# What you will do:
Extract each line holding the word "config" from the entries.

:: Data to use ::

## flow/design.v

```verilog
module alu(ctrl, x, y, carry, out);
    input  [3:0] ctrl;
    input  [7:0] x;
    input  [7:0] y;
    output       carry;
    output [7:0] out;
    reg  carry;
    reg  [7:0]  out;
    reg  [8:0]  tempX,tempY,temp;
    always @(*)
    begin
        case(ctrl)
            4'b0000:
            begin
                tempX = {x[7],x[7:0]};
                tempY = {y[7],y[7:0]};
                temp = tempX + tempY;
                carry = temp[8];
                out = temp[7:0];
            end
            4'b0001:
            begin
                tempX = {x[7],x[7:0]};
                tempY = {y[7],y[7:0]};
                temp = tempX - tempY;
                carry = temp[8];
                out = temp[7:0];
            end
            4'b0010: out = x & y;
            4'b0011: out = x | y;
            4'b0100: out = ~ x;
            4'b0101: out = x ^ y;
            4'b0110: out = ~(x | y);
            4'b0111: out = y << x[2:0];
            4'b1000: out = y >> x[2:0];
            4'b1001: out = {x[7],x[7:1]};
            4'b1010: out = {x[6:0],x[7]};
            4'b1011: out = {x[0],x[7:1]};
            4'b1100: out = (x == y) ? 1 : 0;
            default:
                begin
                    out   = 0;
                    carry = 0;
                    temp  = 0;
                end
        endcase
    end
endmodule
module register_file(Clk, WEN, RW, busW, RX, RY, busX, busY);
    input        Clk, WEN;
    input  [2:0] RW, RX, RY;
    input  [7:0] busW;
    output [7:0] busX, busY;
    reg  [7:0]  register[7:0];
    wire [7:0]  busX_tmp, busY_tmp;
    assign busX_tmp = (RX == 3'b000) ? register[0] :
                      (RX == 3'b001) ? register[1] :
               (RX == 3'b010) ? register[2] :
               (RX == 3'b011) ? register[3] :
               (RX == 3'b100) ? register[4] :
               (RX == 3'b101) ? register[5] :
               (RX == 3'b110) ? register[6] : register[7];
    assign busY_tmp = (RY == 3'b000) ? register[0] :
               (RY == 3'b001) ? register[1] :
               (RY == 3'b010) ? register[2] :
               (RY == 3'b011) ? register[3] :
               (RY == 3'b100) ? register[4] :
               (RY == 3'b101) ? register[5] :
               (RY == 3'b110) ? register[6] : register[7];
    assign busX = busX_tmp;
    assign busY = busY_tmp;
    always@( posedge Clk ) begin
        register[0] = 8'd0;
        if(WEN)begin
            case(RW)
                3'b001:
                    register[1] <= busW;
                3'b010:
                    register[2] <= busW;
                3'b011:
                    register[3] <= busW;
                3'b100:
                    register[4] <= busW;
                3'b101:
                    register[5] <= busW;
                3'b110:
                    register[6] <= busW;
                3'b111:
                    register[7] <= busW;
            endcase
        end
    end
endmodule
module simple_calculator(Clk, WEN, RW, RX, RY, DataIn, Sel, Ctrl, busY, Carry);
    input        Clk;
    input        WEN;
    input  [2:0] RW, RX, RY;
    input  [7:0] DataIn;
    input        Sel;
    input  [3:0] Ctrl;
    output [7:0] busY;
    output       Carry;
    wire        carry_tmp;
    wire [7:0]  busW_tmp, busX_tmp, busY_tmp, y;
    reg  [7:0]  x;
    register_file rf(Clk, WEN, RW, busW_tmp, RX, RY, busX_tmp, busY_tmp);
    alu alu1(Ctrl, x, y, Carry, busW_tmp);
    always@(Sel,busX_tmp,DataIn) begin
        if (Sel) x = busX_tmp;
        else     x = DataIn;
    end
    assign y    = busY_tmp;
    assign busY = busY_tmp;
endmodule
```

## flow/run.sh

```bash
#!/bin/bash
# OpenROAD 26Q1-2900-gdf79404cd8, Yosys 0.63+post, stock flow scripts
make -C /OpenROAD-flow-scripts/flow DESIGN_CONFIG=/design/flow/config.mk WORK_HOME=/design/flow/orfs finish
```

## flow/config.mk

```make
export PLATFORM = sky130hd
export DESIGN_NAME = simple_calculator
export DESIGN_NICKNAME = simple_calculator
export VERILOG_FILES = /design/flow/design.v
export SDC_FILE = /design/flow/constraint.sdc
export NUM_CORES = 4
export LEC_CHECK = 1
export CORE_UTILIZATION = 40
```

## flow/constraint.sdc

```tcl
current_design simple_calculator

set clk_period 7.9
set clk_io_pct 0.2

create_clock -name clk0 -period $clk_period [get_ports {Clk}]

set non_clock_inputs [all_inputs -no_clocks]
set_input_delay [expr $clk_period * $clk_io_pct] -clock clk0 $non_clock_inputs
set_output_delay [expr $clk_period * $clk_io_pct] -clock clk0 [all_outputs]
```

==> results.yml <==
# flow metrics
placed_design:
  dp_hpwl_um: 11900
  dp.cells: 731
  placed_area_um2: 5680
  gp_congestion: 1.02
  port_buffers: 32
yosys:
  synth_area_um2: 5240
  synth_flops: 57
  edf_count: 56
  yosys_cells: 546
  synth.distinct_cells: 85
  async_flop_share_pct: 0
  top_cell_area_share_pct: 32.1
  yosysWarningCount: 4
  ys.flop_type: "edfxtp_1"
  top_area_cell: "edfxtp_1"
  syn_inst: 546
  top_cells_by_area: "edfxtp_1 32%, ha_1 6.2%, mux2i_1 5.9%"
  yosys_area_um2: 5240
  avgSynthCellArea_um2: 9.60
clock_network:
  cts.path.max_buffers: 2
  postCtsSetupBuffers: 0
  insertion_delay_ns: 0.29
  numCtsBuffers: 5
  cts_tree: "done"
  post_cts_resized: 0
  clk_pin_slew_ns: 0.07
  ctsHoldBuffers: 0
  cts-htree-levels: 2
  cts_root_buf: "clkbuf_16"
drt:
  wl_per_cell_um: 21.2
  num_vias: 4606
  postRouteAntennaNets: 0
  viasPerCell: 6.23
  drtPass1Iterations: 6
  drtIter0Drc: 300
  drcViolationCount: 0
  wirelength_um: 15700
  antenna_cells: 0
final_timing:
  fmax_mhz: 161
  finalClockSkew_ns: 0.00649
  setup_viol: 0
  setup_tns_ns: 0
  unclocked_pins: 1
  fin_crit_sh_pct: 78.7
  finalHoldViolations: 0
  holdWs_ns: 1.33
  slew_viol_final: 0
  slew_headroom_pct: 42.9
  rsz0062_at_grt: "no"
  untimed_endpoints: 2
  tightest_slew_ns: 0.851
  final.min_clock_period_ns: 6.22
critical_path:
  arrival_ns: 6.18
  worst-path-buf-inv: 3
  end_kind: "flop"
  required_ns: 7.86
  critical_path_class: "primary input to flop"
  cp_slowest_stage_delay_ns: 0.87
  worst_path_max_delay_cell: "clkdlybuf4s50_1"
  path_max_fanout: 19
  crit_chain: "clkdlybuf4s50_1 > inv_1 > nor3_1 > o31ai_1 > o21ai_2 > inv_2 > ha_1 > fa_1 > mux2i_1 > xnor2_1 > o22ai_1 > a221o_1 > a2111oi_2 > a32oi_1"
  crit_family: "AND-OR/OR-AND gates"
  cp-start-kind: "primary input"
status:
  outcome: "complete, no violations"
global_route:
  grt_pass1_vias: 4487
  grt_max_degree: 41
  grt_overflow: 0
  antenna_found_initial: 0
  grt_usage_pct: 25.5
  grt_pass1_wl_um: 25000
floorplanning:
  core_um2: 12700
  num_rows: 41
  die_h_um: 116
  io_pins: 33
  die_x_um: 116
  die_area_um2: 13600
  initial_core_util_pct: 41.2
layout:
  drive_gt1_share_pct: 13.8
  final_core_util_pct: 46.0
  final_cells: 739
  fillers: 1242
  syn2layout_area_growth_pct: 11.5
  design_area_um2: 5850
hold_path:
  hold_path_class: "flop to flop"
job:
  warnings: 43
  max_cap_violations: 0
power_and_ir_drop:
  p_leak_nw: 2.16
  ir_drop_mv: 0.121
  p_per_area_nw_per_um2: 157
[cells in the final DEF, fill, tap and decap left out, types with 6 or more instances in the layout]
| cell | n |
|---|---|
| a211o_1 | 6 |
| a21oi_1 | 34 |
| a221oi_1 | 7 |
| a22oi_1 | 8 |
| a31oi_1 | 11 |
| and2_1 | 9 |
| buf_4 | 20 |
| clkdlybuf4s50_1 | 32 |
| edfxtp_1 | 56 |
| ha_1 | 26 |
| inv_1 | 31 |
| mux2_2 | 22 |
| mux2i_1 | 31 |
| mux4_2 | 6 |
| nand2_1 | 33 |
| nand2b_1 | 10 |
| nand3_1 | 18 |
| nor2_1 | 33 |
| nor2b_1 | 11 |
| o211ai_1 | 8 |
| o21ai_0 | 28 |
| o22ai_1 | 13 |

:::

# Task result:
make -C /OpenROAD-flow-scripts/flow DESIGN_CONFIG=/design/flow/config.mk WORK_HOME=/design/flow/orfs finish
## flow/config.mk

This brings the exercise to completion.